Uhm, I don't see the linkage here. The policy for sharing or not is
surely per branch, so the remote branch could be not shared and the
local one shared, or vice verca.
> Using a relative path imposes restrictions on moving the working tree,
> because some moves will change the meaning of a relative path. For
> example:
>
> If the central store is at ~/central, and the branch is at
> ~/programming/bzrtools, then the relative path will be ../central. mv
> ~/programming/bzrtools bzrtools will cause the relative path to refer to
> ~/../central.
I don't understand how this is different with an 'all data is in the
centralised location' model - the property of needing to find that
location doesn't change.
> Keeping the branch data in the working tree also means that if you want
> to publish the branches, you must work in a directory that is under the
> DocumentRoot of your web server.
??
> It also makes backups and mirroring harder, as your branches are no
> longer likely to be in the same place.
>
> And of course, deleting working trees destroys the branch history.

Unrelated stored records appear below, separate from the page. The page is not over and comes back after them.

File: config.mk
export PLATFORM = sky130hd
export DESIGN_NAME = param_uni_shift_reg
export DESIGN_NICKNAME = d
export VERILOG_FILES = /design/src/rtl/param_uni_shift_reg.sv
export SDC_FILE = /design/constraint.sdc
export NUM_CORES = 1
export LEC_CHECK = 0
export CORE_AREA = 2 2 54 56
export CTS_CLUSTER_SIZE = 10
export DETAILED_ROUTE_END_ITERATION = 10
export DIE_AREA = 0 0 56 58
export GPL_ROUTABILITY_DRIVEN = 0
export PLACE_DENSITY = 0.85
export SETUP_SLACK_MARGIN = 0.02
export SLEW_MARGIN = 40
export SYNTH_ARGS = -nofsm -noshare
export SYNTH_HDL_FRONTEND = slang
export SYNTH_SLANG_ARGS = --single-unit
File: constraint.sdc
create_clock -name clk -period 3.6 [get_ports clk]
set_input_delay 0.54 -clock clk [delete_from_list [all_inputs] [get_ports clk]]
set_output_delay 0.54 -clock clk [all_outputs]
set_load 0.01 [all_outputs]
File: src/rtl/param_uni_shift_reg.sv
// Universal shift register with eight per-cycle modes and a load-then-shift burst engine
// that serialises a word for a programmed number of clock-enabled cycles.
module param_uni_shift_reg #(
  parameter int WIDTH = 8,
  parameter int CNT_W = 4
) (
  input  logic             clk,
  input  logic             rst,
  input  logic             en,
  input  logic [2:0]       mode,
  input  logic             ser_inr,
  input  logic             ser_inl,
  input  logic [WIDTH-1:0] par_in,
  input  logic             start,
  input  logic [CNT_W-1:0] burst_len,
  input  logic             burst_dir,
  output logic [WIDTH-1:0] par_out,
  output logic             ser_outr,
  output logic             ser_outl,
  output logic             busy,
  output logic             done
);

  localparam logic [2:0] M_HOLD = 3'd0;
  localparam logic [2:0] M_SHR  = 3'd1;
  localparam logic [2:0] M_SHL  = 3'd2;
  localparam logic [2:0] M_LOAD = 3'd3;
  localparam logic [2:0] M_ROR  = 3'd4;
  localparam logic [2:0] M_ROL  = 3'd5;
  localparam logic [2:0] M_ASR  = 3'd6;
  localparam logic [2:0] M_CLR  = 3'd7;

  typedef enum logic {IDLE, BURST} state_t;

  state_t             state_q, state_d;
  logic [WIDTH-1:0]   q_q, q_d;
  logic [CNT_W-1:0]   cnt_q, cnt_d;
  logic               dir_q, dir_d;
  logic               done_q, done_d;

  always_ff @(posedge clk or posedge rst) begin
    if (rst) begin
      state_q <= IDLE;
      q_q     <= '0;
      cnt_q   <= '0;
      dir_q   <= 1'b0;
      done_q  <= 1'b0;
    end else begin
      state_q <= state_d;
      q_q     <= q_d;
      cnt_q   <= cnt_d;
      dir_q   <= dir_d;
      done_q  <= done_d;
    end
  end

  always_comb begin
    state_d = state_q;
    q_d     = q_q;
    cnt_d   = cnt_q;
    dir_d   = dir_q;
    done_d  = 1'b0;
    case (state_q)
      IDLE: begin
        if (en) begin
          if (start) begin
            // start outranks mode; a zero-length burst completes without leaving IDLE
            q_d   = par_in;
            dir_d = burst_dir;
            cnt_d = burst_len;
            if (burst_len != '0) state_d = BURST;
            else                 done_d  = 1'b1;
          end else begin
            case (mode)
              M_HOLD:  q_d = q_q;
              M_SHR:   q_d = {ser_inr, q_q[WIDTH-1:1]};
              M_SHL:   q_d = {q_q[WIDTH-2:0], ser_inl};
              M_LOAD:  q_d = par_in;
              M_ROR:   q_d = {q_q[0], q_q[WIDTH-1:1]};
              M_ROL:   q_d = {q_q[WIDTH-2:0], q_q[WIDTH-1]};
              M_ASR:   q_d = {q_q[WIDTH-1], q_q[WIDTH-1:1]};
              M_CLR:   q_d = '0;
              default: q_d = q_q;
            endcase
          end
        end
      end
      BURST: begin
        if (en) begin
          q_d   = dir_q ? {q_q[WIDTH-2:0], ser_inl} : {ser_inr, q_q[WIDTH-1:1]};
          cnt_d = cnt_q - CNT_W'(1);
          if (cnt_q == CNT_W'(1)) begin
            state_d = IDLE;
            done_d  = 1'b1;
          end
        end
      end
      default: state_d = IDLE;
    endcase
  end

  // Serial outputs expose the bit that the next enabled edge will shift out.
  always_comb begin
    ser_outr = 1'b0;
    ser_outl = 1'b0;
    if (state_q == BURST) begin
      ser_outr = !dir_q & q_q[0];
      ser_outl =  dir_q & q_q[WIDTH-1];
    end else begin
      if (mode == M_SHR || mode == M_ROR || mode == M_ASR) ser_outr = q_q[0];
      if (mode == M_SHL || mode == M_ROL)                  ser_outl = q_q[WIDTH-1];
    end
  end

  assign par_out = q_q;
  assign busy    = (state_q == BURST);
  assign done    = done_q;

endmodule

==> results.py, run 1 <==
metrics = {
    "routing": {
        "ant_nets": 0,
        "vias_per_cell": 6.414,
        "drtIter0Drc": 74,
        "dr.pass1.iters": 4,
        "wl_mm": 3.577,
        "wl_per_cell_um": 16.26,
        "routed-via-count": 1411,
        "drc": 0,
    },
    "synthesis": {
        "synth_seq_area_share_pct": 27.30,
        "synth.cell_area_sq_mm": 0.001375,
        "synthesis.nets": 187,
        "synth-async-reset-ratio_pct": 100.0,
        "synthFlopType": "dfrtp_1",
        "ys_warn_count": 0,
        "synthCells": 163,
        "synth_seq_cells": 15,
        "avgSynthCellArea_sq_um": 8.436,
        "synthDistinctLibCells": 49,
        "synth_edf_count": 0,
    },
    "clock_network": {
        "clockBufferDepth": 2,
        "cts_tree": "yes",
        "ctsHtreeMaxLevel": 1,
        "cts.clk_slew.worst_paths_ns": 0.09,
        "ctsHoldBuffers": 0,
        "cts_sinks": 15,
        "postCtsResizedCells": 0,
        "worstSkewPairLatency_ns": 0.28,
        "root_buffer": "clkbuf_4",
        "cts_setup_buffers": 0,
        "numCtsBuffers": 3,
    },
    "cells_and_area": {
        "final_cell_mix": "clkdlybuf4s50_1 (33), dfrtp_1 (14), inv_1 (12)",
        "final_common_cell": "clkdlybuf4s50_1",
        "instances_no_fill": 220,
        "fill_cells": 250,
        "drive_gt1_share_pct": 11.64,
        "nets": 214,
        "synthToLayoutAreaGrowth_pct": 23.66,
        "multi_input_area_sq_um": 860.8,
        "fin_util_pct": 63.86,
        "area.sequential_sq_um": 376.6,
        "design_area_sq_mm": 0.001700,
        "antenna_cells": 0,
    },
    "setup_path": {
        "cpMostUsedCell": "clkdlybuf4s50_1",
        "endpoint_kind": "output pin",
        "worstPathMaxFanout": 12,
        "slowest_stage": "clkdlybuf4s50_1",
        "path_class": "input pin to output pin",
        "worstPathArrival_ns": 2.54,
        "max_stage_delay_ns": 0.60,
        "path_cells": "clkdlybuf4s50_1 > or3b_4 > nand2_1 > nand2b_1 > a21boi_1 > clkdlybuf4s50_1",
        "required_ns": 3.06,
        "critPathLaunchType": "input pin",
    },
    "floorplanning": {
        "row_count": 19,
        "core_area_sq_mm": 0.002663,
        "start_util_pct": 51.64,
        "die_y_um": 58,
        "die-area_sq_mm": 0.003248,
        "io-pin-count": 34,
        "die_width_um": 56,
    },
    "power": {
        "p_leak_nw": 0.6981,
        "p_total_mw": 1.084,
        "power_density_mw_per_mm2": 637.6,
        "peakVddDrop_v": 0.0004339,
    },
    "timing": {
        "setup_viol": 0,
        "tns_ns": 0,
        "setup_ws_ns": 0.5244,
        "tightest_slew_ns": 0.5913,
        "min_period_ns": 3.076,
        "hold_ws_ns": 0.5725,
        "hold_viol": 0,
        "period_share_pct": 85.43,
        "clock-skew-final_ns": 0.006628,
        "slew_violations": 0,
        "slew_headroom_pct": 60.54,
        "max_freq_mhz": 325.1,
        "rsz0062_at_grt": "no",
    },
    "min_path": {
        "hp-class": "flip-flop to flip-flop",
    },
    "placed_design": {
        "place_worst_setup_slack_ns": 0.5391,
        "numPortBuffers": 33,
        "dp_cells": 216,
        "placed_area_sq_mm": 0.001673,
        "place_hpwl_mm": 2.680,
    },
    "status": {
        "outcome": "finished, final reports clean",
    },
    "grt": {
        "gr-total-overflow": 0,
        "grt_pass1_wl_mm": 5.823,
        "grt_max_degree": 28,
        "track_usage_pct": 22.55,
        "grt_pass1_vias": 1233,
        "antenna_found_initial": 0,
    },
    "flow_run": {
        "maxCapViolations": 0,
    },
}
-- Yosys cell counts, drive strengths merged (2+ instances only) --
master,instances,area (sq um)
nand2,9,33.78
o21ai,8,40.03
nor2b,3,21.27
nor2,12,55.06
and3b,2,17.52
nand2b,4,25.02
a221oi,4,35.03
buf,12,86.33
a41oi,2,17.52
nand3b,3,22.52
nor3,2,10.01
o21a,3,22.52
and4,3,26.28
o31ai,3,22.52
mux2,8,90.08
a31oi,9,71.32
a21oi,9,45.04
a211oi,2,20.02
a21boi,4,30.03
nand3,5,25.02
a22oi,7,52.55
o22ai,2,12.51
dfrtp,15,375.4
inv,12,45.04
a21o,2,17.52
clkbuf,2,7.510
mux2i,3,30.03
ha,2,25.02
-- sequential cells by signal (all words and copies together) (netlist names) --
name     flops
busy         1
dir_q        1
done         1
par_out      8
cnt_q        4
-- worst max-delay path, delay by kind of cell --
kind	cells	cell delay (ns)
buf+inv	2	1.16
compound gates	1	0.13
simple gates	3	0.70
-- worst paths after layout --
check	from	end	slack, ns	cells past startpoint
min	cnt_q[0]$_DFFE_PP0P_	cnt_q[0]$_DFFE_PP0P_	0.57	1
min in group asynchronous	rst	par_out[6]$_DFFE_PP0P_	0.61	2
max reg2reg	busy$_DFF_PP0_	par_out[5]$_DFFE_PP0P_	1.89	4
max	mode[0]	ser_outl	0.52	6
max in group asynchronous	rst	busy$_DFF_PP0_	2.58	2
min reg2reg	cnt_q[0]$_DFFE_PP0P_	cnt_q[0]$_DFFE_PP0P_	0.57	1
-- kinds of logic after synthesis --
logic type,Yosys count,share of synthesized area (%)
buffers and inverters,26,10.10
DFF,15,27.30
and+or+nand+nor,49,20.84
muxes,11,8.735
xor gates and xnor gates,1,0.6371
AOI/OAI and AO/OA,59,30.57
adders and majority gates,2,1.820
-- area by class of cell --
cell class	count	share of cell area, %
multi-input combinational	122	50.63
inverter	12	2.649
timing repair buffer	36	20.75
sequential	15	22.15
tap	31	2.281
clock buffer	4	1.545
-- per-layer routing --
metal	vias up	global-route usage [%]	wire length, um	share of wire, %
met3	4	1.563	199	5.6
li1	666	-	-	-
met2	63	37.82	1754	49
met1	678	31.36	1589	44
met5	-	0	0	0
met4	0	7.143	34	0.95
-- power by group --
group          switching (mW)  internal, mW  total, mW
sequential              0.161         0.245      0.406
combinational           0.242         0.338      0.580
clock                  0.0551        0.0430     0.0981
(Power assumes the default switching activity.)
==> inputs of run 2 (changes only) <==
- SLEW_MARGIN: 40 -> 20
==> results.py, run 2 (synthesized netlist as in run 1, its figures left out) <==
metrics = {
    "status": {
        "outcome": "finished, final reports clean",
    },
    "setup_path": {
        "slowest_stage": "clkdlybuf4s50_1",
        "max_stage_delay_ns": 0.60,
        "path_class": "input pin to output pin",
        "worstPathMaxFanout": 12,
        "worstPathArrival_ns": 2.54,
        "critPathLaunchType": "input pin",
        "required_ns": 3.06,
        "endpoint_kind": "output pin",
        "path_cells": "clkdlybuf4s50_1 > or3b_4 > nand2_1 > nand2b_1 > a21boi_1 > clkdlybuf4s50_1",
        "cpMostUsedCell": "clkdlybuf4s50_1",
    },
    "floorplanning": {
        "die_y_um": 58,
        "die_width_um": 56,
        "core_area_sq_mm": 0.002663,
        "io-pin-count": 34,
        "row_count": 19,
        "start_util_pct": 51.64,
        "die-area_sq_mm": 0.003248,
    },
    "clock_network": {
        "postCtsResizedCells": 0,
        "root_buffer": "clkbuf_4",
        "worstSkewPairLatency_ns": 0.28,
        "clockBufferDepth": 2,
        "ctsHtreeMaxLevel": 1,
        "ctsHoldBuffers": 0,
        "cts_tree": "yes",
        "cts_sinks": 15,
        "cts.clk_slew.worst_paths_ns": 0.09,
        "cts_setup_buffers": 0,
        "numCtsBuffers": 3,
    },
    "placed_design": {
        "numPortBuffers": 33,
        "place_hpwl_mm": 2.680,
    },
    "grt": {
        "grt_pass1_wl_mm": 5.823,
        "gr-total-overflow": 0,
        "antenna_found_initial": 0,
        "grt_max_degree": 28,
        "track_usage_pct": 22.55,
        "grt_pass1_vias": 1233,
    },
    "power": {
        "peakVddDrop_v": 0.0004342,
        "power_density_mw_per_mm2": 638.0,
        "pwr-share-seq_pct": 37.4,
        "p_leak_nw": 0.6987,
        "switching_power_mw": 0.4582,
        "pwr-share-comb_pct": 53.6,
        "power_frac_clock_pct": 9.1,
        "p_int_mw": 0.6259,
        "p_sw_share_pct": 42.27,
    },
    "routing": {
        "wl_per_cell_um": 16.26,
        "drtIter0Drc": 74,
        "ant_nets": 0,
        "routed-via-count": 1411,
        "wl_mm": 3.577,
        "dr.pass1.iters": 4,
        "vias_per_cell": 6.414,
        "drc": 0,
    },
    "cells_and_area": {
        "synthToLayoutAreaGrowth_pct": 23.57,
        "largest_register_ffs": 8,
        "nets": 214,
        "fill_cells": 251,
        "final_cell_mix": "clkdlybuf4s50_1 (33), dfrtp_1 (15), inv_1 (12)",
        "drive_gt1_share_pct": 11.11,
        "antenna_cells": 0,
        "final_common_cell": "clkdlybuf4s50_1",
    },
    "timing": {
        "clock-skew-final_ns": 0.006630,
        "setup_viol": 0,
        "slew_violations": 0,
        "min_period_ns": 3.078,
        "tns_ns": 0,
        "max_freq_mhz": 324.9,
        "slew_headroom_pct": 37.51,
        "hold_ws_ns": 0.5725,
        "rsz0062_at_grt": "no",
        "hold_viol": 0,
        "period_share_pct": 85.51,
        "tightest_slew_ns": 0.9374,
    },
    "flow_run": {
        "maxCapViolations": 0,
    },
    "min_path": {
        "hp-class": "flip-flop to flip-flop",
    },
}
-- run 2: critical path: cells and delay by family --
family	cells	cell delay, ns
buffers and inverters	2	1.16
AND/OR/NAND/NOR	3	0.70
AO/OA/AOI/OAI	1	0.13
-- run 2: through the flow --
step	cell area (sq um)	setup WS (ns)	total power, mW	std cells	util (%)
global route	1699	0.4442	1.160	220	63.82
finish	1699	0.5217	1.084	220	63.82
detailed placement	1673	0.5391	0.9807	216	62.83
floorplan	1375	1.744	0.7433	163	-
global placement	1673	0.5642	0.9552	216	62.83
CTS	1699	0.5340	1.081	220	63.82
-- run 2: power by group through the flow --
stage               clock network, mW  registers [mW]  logic [mW]
floorplan                           0           0.345       0.398
global placement                    0           0.401       0.554
finish                         0.0981           0.405       0.581
global route                    0.109           0.420       0.631
detailed placement                  0           0.402       0.578
CTS                             0.101           0.400       0.580
-- run 2: final cells by class --
class,instances,area (sq um),area share [%]
tap,31,38.79,2.283
clock buffer,4,26.28,1.546
inverter,12,45.04,2.651
timing repair buffer,36,352.8,20.77
sequential,15,375.4,22.09
multi-input combinational,122,860.8,50.66
-- run 2: path summary, 6_finish.rpt --
| check | start | end | slack (ns) | cells after the start |
|---|---|---|---|---|
| min in group asynchronous | rst | par_out[6]$_DFFE_PP0P_ | 0.61 | 2 |
| setup reg to reg | busy$_DFF_PP0_ | par_out[5]$_DFFE_PP0P_ | 1.58 | 4 |
| hold reg to reg | cnt_q[0]$_DFFE_PP0P_ | cnt_q[0]$_DFFE_PP0P_ | 0.57 | 1 |
| hold / removal | cnt_q[0]$_DFFE_PP0P_ | cnt_q[0]$_DFFE_PP0P_ | 0.57 | 1 |
| max in group asynchronous | rst | par_out[0]$_DFFE_PP0P_ | 2.61 | 2 |
| setup / recovery | mode[0] | ser_outl | 0.52 | 6 |
-- run 2: per-layer routing --
metal | track usage (%) | wire length, um | up-vias
met1 | 31.36 | 1589 | 678
li1 | - | - | 666
met4 | 7.143 | 34 | 0
met5 | 0 | 0 | -
met3 | 1.563 | 199 | 4
met2 | 37.82 | 1754 | 63
==> inputs of run 3 (changes only) <==
- ABC_AREA: unset -> 1
- CORE_AREA: 2 2 54 56 -> 2 2 52 54
- DIE_AREA: 0 0 56 58 -> 0 0 54 56
- PLACE_DENSITY: 0.85 -> 0.84
==> results.py, run 3 <==
metrics = {
    "setup_path": {
        "critPathLaunchType": "input pin",
        "timing.rr.start": "busy$_DFF_PP0_",
        "rrSetupSlack_ns": 1.97,
        "worstPathMaxFanout": 8,
        "slowest_stage": "clkdlybuf4s50_1",
        "endpoint_kind": "output pin",
        "path_cells": "clkdlybuf4s50_1 > inv_2 > nor2_1 > nand2_1 > nand2_2 > nand2_1 > a21oi_1 > clkdlybuf4s50_1",
        "crit_start": "mode[0]",
        "r2r_cells": 8,
        "max_stage_delay_ns": 0.61,
        "required_ns": 3.06,
        "crit_path_end": "ser_outl",
        "path_class": "input pin to output pin",
        "r2r-end": "par_out[7]$_DFFE_PP0P_",
        "worstPathArrival_ns": 2.38,
    },
    "clock_network": {
        "cts_sinks": 15,
        "root_buffer": "clkbuf_4",
        "worstSkewPairLatency_ns": 0.29,
        "numCtsBuffers": 3,
        "postCtsResizedCells": 0,
        "cts_setup_buffers": 0,
        "ctsHtreeMaxLevel": 1,
        "cts.clk_slew.worst_paths_ns": 0.09,
        "ctsHoldBuffers": 0,
        "clockBufferDepth": 2,
        "cts_tree": "yes",
    },
    "cells_and_area": {
        "final_common_cell": "nor2_1",
        "final_cell_mix": "nor2_1 (43), nand2_1 (38), clkdlybuf4s50_1 (33)",
        "antenna_cells": 0,
        "drive_gt1_share_pct": 5.286,
        "largest_register_ffs": 8,
        "nets": 252,
        "synthToLayoutAreaGrowth_pct": 31.80,
    },
    "synthesis": {
        "synthFlopType": "dfrtp_1",
        "synth-simple-area-share_pct": 35.77,
        "synth_top_family_by_area": "simple AND/OR/NAND/NOR gates",
        "synth.cell_area_sq_mm": 0.001196,
        "synth_seq_area_share_pct": 31.38,
        "ys_top_cells_by_count": "nor2_1 (43), nand2_1 (38), o21ai_0 (18)",
        "synthTopCellsByArea": "dfrtp_1 (31%), nor2_1 (13%), nand2_1 (12%)",
        "avgSynthCellArea_sq_um": 6.166,
        "synth.top_cell.area_share_pct": 31.38,
        "synthesis.nets": 218,
        "synth_edf_count": 0,
        "yosys-mux-area-fraction_pct": 1.151,
        "synth_fa_ha_area_share_pct": 2.092,
        "synthCells": 194,
        "synth_seq_cells": 15,
        "synth_compound_area_share_pct": 18.83,
        "synth-async-reset-ratio_pct": 100.0,
        "yosysMostFrequentCell": "nor2_1",
        "synth-xor-area-share_pct": 1.464,
        "ys_warn_count": 0,
        "synthDistinctLibCells": 25,
        "synth.largest_area_cell": "dfrtp_1",
    },
    "placed_design": {
        "place_hpwl_mm": 2.302,
        "numPortBuffers": 33,
    },
    "grt": {
        "grt_pass1_wl_mm": 5.492,
        "grt_max_degree": 24,
        "grt_pass1_vias": 1293,
        "antenna_found_initial": 0,
        "track_usage_pct": 23.92,
        "gr-total-overflow": 0,
    },
    "power": {
        "power_frac_clock_pct": 9.2,
        "pwr-share-comb_pct": 58.8,
        "p_sw_share_pct": 45.64,
        "p_leak_nw": 0.7278,
        "p_int_mw": 0.5850,
        "power_density_mw_per_mm2": 682.7,
        "p_total_mw": 1.076,
        "peakVddDrop_v": 0.0004723,
        "switching_power_mw": 0.4913,
        "pwr-share-seq_pct": 32.0,
    },
    "routing": {
        "wl_mm": 3.193,
        "routed-via-count": 1373,
        "drc": 0,
        "wl_per_cell_um": 12.42,
        "drtIter0Drc": 54,
        "ant_nets": 0,
        "dr.pass1.iters": 5,
        "vias_per_cell": 5.342,
    },
    "floorplanning": {
        "die-area_sq_mm": 0.003024,
        "row_count": 18,
        "start_util_pct": 49.18,
        "io-pin-count": 34,
        "die_y_um": 56,
        "core_area_sq_mm": 0.002432,
        "die_width_um": 54,
    },
    "timing": {
        "tns_ns": 0,
        "slew_headroom_pct": 59.44,
        "min_period_ns": 2.924,
        "setup_viol": 0,
        "tightest_slew_ns": 0.6078,
        "clock-skew-final_ns": 0.003309,
        "rsz0062_at_grt": "no",
        "hold_viol": 0,
        "max_freq_mhz": 342.0,
        "slew_violations": 0,
        "period_share_pct": 81.21,
    },
    "min_path": {
        "hp-class": "flip-flop to flip-flop",
    },
    "status": {
        "outcome": "finished, final reports clean",
    },
    "flow_run": {
        "maxCapViolations": 0,
    },
}
run 3: cell count changes in the layout (fill, tap and decap cells not counted), moves of 7 or more:
cell and change:
nand3_1 +12, nand2_1 +29, nor2_1 +33, a22oi_1 -7
o21ai_0 +13, a21oi_1 +8, a31oi_1 -7
run 3: how the worst min path moves through the flow:
| stage | startpoint | end | slack, ns | cells past startpoint |
|---|---|---|---|---|
| 3_5_place_dp | cnt_q[2]$_DFFE_PP0P_ | cnt_q[2]$_DFFE_PP0P_ | 0.52 | 2 |
| 4_1_cts | cnt_q[2]$_DFFE_PP0P_ | cnt_q[2]$_DFFE_PP0P_ | 0.54 | 2 |
| 3_3_place_gp | cnt_q[2]$_DFFE_PP0P_ | cnt_q[2]$_DFFE_PP0P_ | 0.51 | 2 |
| 6_report | cnt_q[2]$_DFFE_PP0P_ | cnt_q[2]$_DFFE_PP0P_ | 0.54 | 2 |
| 2_1_floorplan | rst | busy$_DFF_PP0_ | 0.44 | 1 |
| 5_1_grt | cnt_q[2]$_DFFE_PP0P_ | cnt_q[2]$_DFFE_PP0P_ | 0.57 | 2 |
run 3: cell type report:
type | instances | area (sq um)
Inverter | 23 | 88.84
Clock inverter | 1 | 5.005
Multi-Input combinational cell | 151 | 709.4
Sequential cell | 15 | 375.4
Tap cell | 30 | 37.54
Fill cell | 225 | 855.8
Timing Repair Buffer | 34 | 337.8
Clock buffer | 3 | 22.52
run 3: cells by family after synthesis:
group | count (synthesis)
xor+xnor | 2
mux | 1
compound gates | 42
simple gates | 104
buf+inv | 28
flops | 15
fa+ha+maj | 2
run 3: power by group through the flow:
stage / sequential (mW) / combinational (mW) / clock [mW]
2_1_floorplan: 0.345 / 0.373 / 0
3_3_place_gp: 0.346 / 0.615 / 0
3_5_place_dp: 0.347 / 0.623 / 0
4_1_cts: 0.343 / 0.632 / 0.102
6_report: 0.345 / 0.633 / 0.0985
5_1_grt: 0.362 / 0.722 / 0.108
run 3: per-layer routing:
metal	wire, um	share of wire [%]	GRT usage, %	vias to the layer above
li1	-	-	-	699
met1	1461	46	33.06	605
met2	1434	45	36.59	65
met3	255	8.0	1.882	4
met4	41	1.3	11.79	0
met5	0	0	0	-
run 3: critical path: cells and delay by family:
kind	cells	cell delay [ns]
AND/OR/NAND/NOR	4	0.46
buffers and inverters	3	1.24
AO/OA/AOI/OAI	1	0.15
run 3: through the flow:
stage	hold slack, ns	setup slack (ns)	util [%]	instance area (sq um)	instances
3_5_place_dp	0.5194	0.6833	63.68	1549	253
2_1_floorplan	0.4415	1.769	-	1196	194
4_1_cts	0.5421	0.6871	64.81	1577	257
6_report	0.5414	0.6764	64.81	1577	257
3_3_place_gp	0.5053	0.7340	63.68	1549	253
5_1_grt	0.5663	0.5544	64.81	1577	257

Which is the intent of the user surely? One of the big things about bzr
is that it consolidates working tree and history.
> My proposal is not flawless. The main problem David Allouche found with
> it was that by default, it used the branch directory name as a unique
> name. I had assumed that anyone who needed multiple branches with the
> same directory name would have to set their unique branch name manually.
> This could be problematic with configs. (or maybe not; cm build-config
> - --branch-suffix "-newthing")
I have several concerns about your proposal as it stands :
- it introduces a mandatory namespace to use this central store. this
hurts the user by forcing them to resolve conflicts when they have ended
up with duplicates of a branch
- It introduces an archive-like concept to bzr, which is another thing
for folk to learn and understand (rweirs branch does this too, but to a
lesser degree, as the container doesn't have branches in it, just
revisions).
- It makes it possible to delete a working trees revision-history by
mistake (because that is no longer associated with the working tree).
The arguments about backing up and mirroring dont make any sense to me
in the scope of achieving centralised storage - they make a lot of sense
in terms of automating those functions, but I would like to have
centralised storage without imposing those other requirements on it.
I also don't understand your concerns about relative and absolute urls -
as far as I can see it will work JustFine with nearly any combination of
virtual hosting, relative paths and absolute paths. In particular, if
one chooses to use the same structure you propose, it would work
identically.
Rob
--
GPG key available at: <http://www.robertcollins.net/keys.txt>.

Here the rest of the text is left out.